BEGIN

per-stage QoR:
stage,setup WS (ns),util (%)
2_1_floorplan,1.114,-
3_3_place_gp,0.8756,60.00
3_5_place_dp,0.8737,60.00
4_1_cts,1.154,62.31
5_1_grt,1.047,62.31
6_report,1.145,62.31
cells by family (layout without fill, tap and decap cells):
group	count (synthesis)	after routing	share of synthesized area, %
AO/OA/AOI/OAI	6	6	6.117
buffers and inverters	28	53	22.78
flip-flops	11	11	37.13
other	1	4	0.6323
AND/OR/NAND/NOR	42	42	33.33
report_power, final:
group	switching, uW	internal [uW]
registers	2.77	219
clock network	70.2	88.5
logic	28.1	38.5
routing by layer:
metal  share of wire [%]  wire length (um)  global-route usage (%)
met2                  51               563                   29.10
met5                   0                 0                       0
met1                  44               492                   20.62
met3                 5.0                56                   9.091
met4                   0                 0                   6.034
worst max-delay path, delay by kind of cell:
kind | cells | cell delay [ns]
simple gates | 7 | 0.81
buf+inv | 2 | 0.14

END

### Work order
In the listing above, find the lines holding the word "kind" and copy them.

### Response to the exercise
worst max-delay path, delay by kind of cell:
kind | cells | cell delay [ns]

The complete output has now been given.